▽
## config.mk

```make
export PLATFORM = sky130hd
export DESIGN_NAME = uart_rx
export DESIGN_NICKNAME = d
export VERILOG_FILES = /design/src/rtl/uart_pkg.sv /design/src/rtl/uart_rx_tick.sv /design/src/rtl/uart_rx.sv
export SDC_FILE = /design/constraint.sdc
export NUM_CORES = 1
export LEC_CHECK = 0
export CAP_MARGIN = 20
export CORE_ASPECT_RATIO = 0.75
export CORE_MARGIN = 5
export CORE_UTILIZATION = 50
export CTS_CLUSTER_DIAMETER = 60
export DETAILED_ROUTE_END_ITERATION = 16
export GPL_TIMING_DRIVEN = 0
export PLACE_DENSITY_LB_ADDON = 0.2
export SLEW_MARGIN = 20
export SYNTH_ARGS = -nofsm -noshare
export SYNTH_HDL_FRONTEND = slang
export SYNTH_SLANG_ARGS = --single-unit
```

## constraint.sdc

```tcl
create_clock -name clki -period 1.55 [get_ports clki]
set_input_delay 0.2325 -clock clki [delete_from_list [all_inputs] [get_ports clki]]
set_output_delay 0.2325 -clock clki [all_outputs]
set_load 0.01 [all_outputs]
```
## src/rtl/player_pkg.sv

```systemverilog
// Shared types, default parameters and card helpers for the player engine.
package player_pkg;

  localparam int HAND_SIZE_DEF  = 5;
  localparam int CARD_W_DEF     = 6;
  localparam int CHIP_W_DEF     = 8;
  localparam int DATA_W_DEF     = 8;
  localparam int MAX_SWAP_DEF   = 4;
  localparam int INIT_CHIPS_DEF = 100;

  // Cards are zero-extended into this container so helpers work for any CARD_W.
  localparam int CARD_MAX_W = 16;
  typedef logic [CARD_MAX_W-1:0] card_t;

  typedef enum logic [2:0] {
    ST_IDLE      = 3'd0,
    ST_RECV      = 3'd1,
    ST_READY     = 3'd2,
    ST_SEND_SWAP = 3'd3,
    ST_RECV_SWAP = 3'd4,
    ST_SEND_BET  = 3'd5,
    ST_WAIT_POT  = 3'd6
  } state_e;

  function automatic logic [CARD_MAX_W-3:0] card_rank(card_t c);
    return c[CARD_MAX_W-1:2];
  endfunction

  function automatic logic [1:0] card_suit(card_t c);
    return c[1:0];
  endfunction

  // Ordering key is {rank, suit}.
  function automatic logic card_gt(card_t a, card_t b);
    return {card_rank(a), card_suit(a)} > {card_rank(b), card_suit(b)};
  endfunction

endpackage

```

## src/rtl/player_hand_engine_hand_inserter.sv

```systemverilog
// Combinational hand update: drop removed slots, compact, then insert one card in order.
module hand_inserter
  import player_pkg::*;
#(
  parameter int HAND_SIZE = HAND_SIZE_DEF,
  parameter int CARD_W    = CARD_W_DEF
) (
  input  logic [HAND_SIZE-1:0][CARD_W-1:0] hand_i,
  input  logic [3:0]                       count_i,
  input  logic [CARD_W-1:0]                card_i,
  input  logic                             ins_i,
  input  logic [HAND_SIZE-1:0]             rm_i,
  output logic [HAND_SIZE-1:0][CARD_W-1:0] hand_o,
  output logic [3:0]                       count_o
);

  int p;    // compacted index of the next kept card
  int f;    // final slot of a kept card after the insertion gap
  int pos;  // slot the new card lands in

  // Each kept card moves to its compacted slot, shifted up by one when it sorts after the new card.
  always_comb begin
    hand_o = '0;
    p      = 0;
    f      = 0;
    pos    = 0;
    for (int i = 0; i < HAND_SIZE; i++) begin
      if (i < int'(count_i) && !rm_i[i]) begin
        f = p + ((ins_i && card_gt(card_t'(hand_i[i]), card_t'(card_i))) ? 1 : 0);
        for (int j = 0; j < HAND_SIZE; j++)
          if (j == f) hand_o[j] = hand_i[i];
        if (!card_gt(card_t'(hand_i[i]), card_t'(card_i))) pos = pos + 1;
        p = p + 1;
      end
    end
    if (ins_i)
      for (int j = 0; j < HAND_SIZE; j++)
        if (j == pos) hand_o[j] = card_i;
    count_o = 4'(p + (ins_i ? 1 : 0));
  end

endmodule

```

## src/rtl/player_hand_engine.sv

```systemverilog
// Player datapath: sorted hand, swap/bet exchange over the dealer byte link, chip bank.
module player_hand_engine
  import player_pkg::*;
#(
  parameter int HAND_SIZE  = HAND_SIZE_DEF,
  parameter int CARD_W     = CARD_W_DEF,
  parameter int CHIP_W     = CHIP_W_DEF,
  parameter int DATA_W     = DATA_W_DEF,
  parameter int MAX_SWAP   = MAX_SWAP_DEF,
  parameter int INIT_CHIPS = INIT_CHIPS_DEF
) (
  input  logic                        clock,
  input  logic                        reset,
  input  logic                        ack_in,
  input  logic                        cash_or_card,
  input  logic [DATA_W-1:0]           data_in,
  input  logic                        deal_start,
  input  logic                        swap_go,
  input  logic [HAND_SIZE-1:0]        swap_mask,
  input  logic                        bet_req,
  input  logic [CHIP_W-1:0]           bet_amt,
  input  logic                        game_over,
  input  logic [2:0]                  player_id,
  input  logic [2:0]                  winner,
  output logic [DATA_W-1:0]           data_out,
  output logic                        ackout,
  output logic                        fold,
  output logic [HAND_SIZE*CARD_W-1:0] hand,
  output logic [3:0]                  hand_count,
  output logic [CHIP_W-1:0]           chips,
  output logic [2:0]                  state,
  output logic                        busy
);

  state_e                          state_q, state_d;
  logic [HAND_SIZE-1:0][CARD_W-1:0] hand_q, hand_d, ins_hand;
  logic [3:0]                      cnt_q, cnt_d, ins_cnt;
  logic [CHIP_W-1:0]               chips_q, chips_d, bet_q, bet_d;
  logic [DATA_W-1:0]               dout_q, dout_d;
  logic                            ack_q, ack_d, fold_q, fold_d, sent_q, sent_d;
  logic [HAND_SIZE-1:0]            disc_q, disc_d, pend_q, pend_d, pend_low, swap_sel;
  logic [CARD_W-1:0]               send_card;
  logic [CHIP_W:0]                 pot_sum;
  logic                            ins_en;
  int                              taken;

  // A card word is taken only while our previous ackout is low, so ackout never runs back to back.
  assign ins_en = (state_q == ST_RECV || state_q == ST_RECV_SWAP) && !game_over &&
                  ack_in && !cash_or_card && !ack_q && (cnt_q < 4'(HAND_SIZE));
  assign pend_low = pend_q & (~pend_q + HAND_SIZE'(1));
  assign pot_sum  = {1'b0, chips_q} + {1'b0, data_in[CHIP_W-1:0]};

  // disc_q is nonzero only during SEND_SWAP, so it doubles as the compaction mask.
  hand_inserter #(.HAND_SIZE(HAND_SIZE), .CARD_W(CARD_W)) u_ins (
    .hand_i (hand_q),
    .count_i(cnt_q),
    .card_i (data_in[CARD_W-1:0]),
    .ins_i  (ins_en),
    .rm_i   (disc_q),
    .hand_o (ins_hand),
    .count_o(ins_cnt)
  );

  // Keep the lowest-index discard bits, at most MAX_SWAP of them.
  always_comb begin
    swap_sel = '0;
    taken    = 0;
    for (int i = 0; i < HAND_SIZE; i++)
      if (swap_mask[i] && taken < MAX_SWAP) begin
        swap_sel[i] = 1'b1;
        taken       = taken + 1;
      end
  end

  // Card in the lowest pending discard slot.
  always_comb begin
    send_card = '0;
    for (int i = 0; i < HAND_SIZE; i++)
      if (pend_low[i]) send_card = send_card | hand_q[i];
  end

  // Next-state and datapath updates; game_over overrides everything.
  always_comb begin
    state_d = state_q;
    hand_d  = hand_q;
    cnt_d   = cnt_q;
    chips_d = chips_q;
    bet_d   = bet_q;
    dout_d  = dout_q;
    ack_d   = 1'b0;
    fold_d  = fold_q;
    sent_d  = sent_q;
    disc_d  = disc_q;
    pend_d  = pend_q;
    if (game_over) begin
      sent_d = 1'b0;
      disc_d = '0;
      pend_d = '0;
      if (winner == player_id && !fold_q) begin
        state_d = ST_WAIT_POT;
      end else begin
        state_d = ST_IDLE;
        hand_d  = '0;
        cnt_d   = '0;
      end
    end else begin
      case (state_q)
        ST_IDLE: if (deal_start) begin
          state_d = ST_RECV;
          hand_d  = '0;
          cnt_d   = '0;
          fold_d  = 1'b0;
        end
        ST_RECV, ST_RECV_SWAP: if (ins_en) begin
          hand_d = ins_hand;
          cnt_d  = ins_cnt;
          ack_d  = 1'b1;
          if (ins_cnt == 4'(HAND_SIZE)) state_d = ST_READY;
        end
        ST_READY: begin
          if (swap_go) begin
            if (|swap_mask) begin
              disc_d  = swap_sel;
              pend_d  = swap_sel;
              sent_d  = 1'b0;
              state_d = ST_SEND_SWAP;
            end
          end else if (bet_req && !fold_q) begin
            bet_d   = bet_amt;
            sent_d  = 1'b0;
            state_d = ST_SEND_BET;
          end
        end
        ST_SEND_SWAP: begin
          if (!sent_q) begin
            dout_d = DATA_W'(send_card);
            ack_d  = 1'b1;
            sent_d = 1'b1;
          end else if (ack_in) begin
            sent_d = 1'b0;
            pend_d = pend_q & ~pend_low;
            if ((pend_q & ~pend_low) == '0) begin
              hand_d  = ins_hand;
              cnt_d   = ins_cnt;
              disc_d  = '0;
              state_d = ST_RECV_SWAP;
            end
          end
        end
        ST_SEND_BET: begin
          if (!sent_q) begin
            if (bet_q > chips_q) begin
              fold_d  = 1'b1;
              state_d = ST_READY;
            end else begin
              dout_d = DATA_W'(bet_q);
              ack_d  = 1'b1;
              sent_d = 1'b1;
            end
          end else if (ack_in) begin
            chips_d = chips_q - bet_q;
            sent_d  = 1'b0;
            state_d = ST_READY;
          end
        end
        ST_WAIT_POT: if (ack_in && cash_or_card && !ack_q) begin
          chips_d = pot_sum[CHIP_W] ? '1 : pot_sum[CHIP_W-1:0];
          ack_d   = 1'b1;
          hand_d  = '0;
          cnt_d   = '0;
          state_d = ST_IDLE;
        end
        default: state_d = ST_IDLE;
      endcase
    end
  end

  // State and datapath registers.
  always_ff @(posedge clock or posedge reset) begin
    if (reset) begin
      state_q <= ST_IDLE;
      hand_q  <= '0;
      cnt_q   <= '0;
      chips_q <= CHIP_W'(INIT_CHIPS);
      bet_q   <= '0;
      dout_q  <= '0;
      ack_q   <= 1'b0;
      fold_q  <= 1'b0;
      sent_q  <= 1'b0;
      disc_q  <= '0;
      pend_q  <= '0;
    end else begin
      state_q <= state_d;
      hand_q  <= hand_d;
      cnt_q   <= cnt_d;
      chips_q <= chips_d;
      bet_q   <= bet_d;
      dout_q  <= dout_d;
      ack_q   <= ack_d;
      fold_q  <= fold_d;
      sent_q  <= sent_d;
      disc_q  <= disc_d;
      pend_q  <= pend_d;
    end
  end

  assign data_out   = dout_q;
  assign ackout     = ack_q;
  assign fold       = fold_q;
  assign hand       = hand_q;
  assign hand_count = cnt_q;
  assign chips      = chips_q;
  assign state      = state_q;
  assign busy       = !(state_q == ST_IDLE || state_q == ST_READY);

endmodule

```
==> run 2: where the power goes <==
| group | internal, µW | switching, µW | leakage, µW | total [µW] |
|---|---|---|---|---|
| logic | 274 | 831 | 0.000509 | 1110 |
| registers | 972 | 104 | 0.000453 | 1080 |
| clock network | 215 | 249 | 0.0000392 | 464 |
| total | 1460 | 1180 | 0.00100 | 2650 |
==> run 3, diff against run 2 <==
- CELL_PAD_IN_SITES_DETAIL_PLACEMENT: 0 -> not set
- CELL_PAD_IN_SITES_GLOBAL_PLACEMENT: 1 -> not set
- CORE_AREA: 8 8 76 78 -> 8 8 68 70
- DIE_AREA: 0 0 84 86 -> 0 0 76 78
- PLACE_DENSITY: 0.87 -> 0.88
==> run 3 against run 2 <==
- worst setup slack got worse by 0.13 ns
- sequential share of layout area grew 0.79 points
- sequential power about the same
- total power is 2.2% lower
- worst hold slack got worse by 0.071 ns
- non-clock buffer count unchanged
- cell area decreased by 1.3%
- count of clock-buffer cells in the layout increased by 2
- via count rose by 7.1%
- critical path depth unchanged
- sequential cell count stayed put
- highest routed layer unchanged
△
**Try it:** Please work out how many lines in the data include "busy"; write that number only.

**Your response:** 2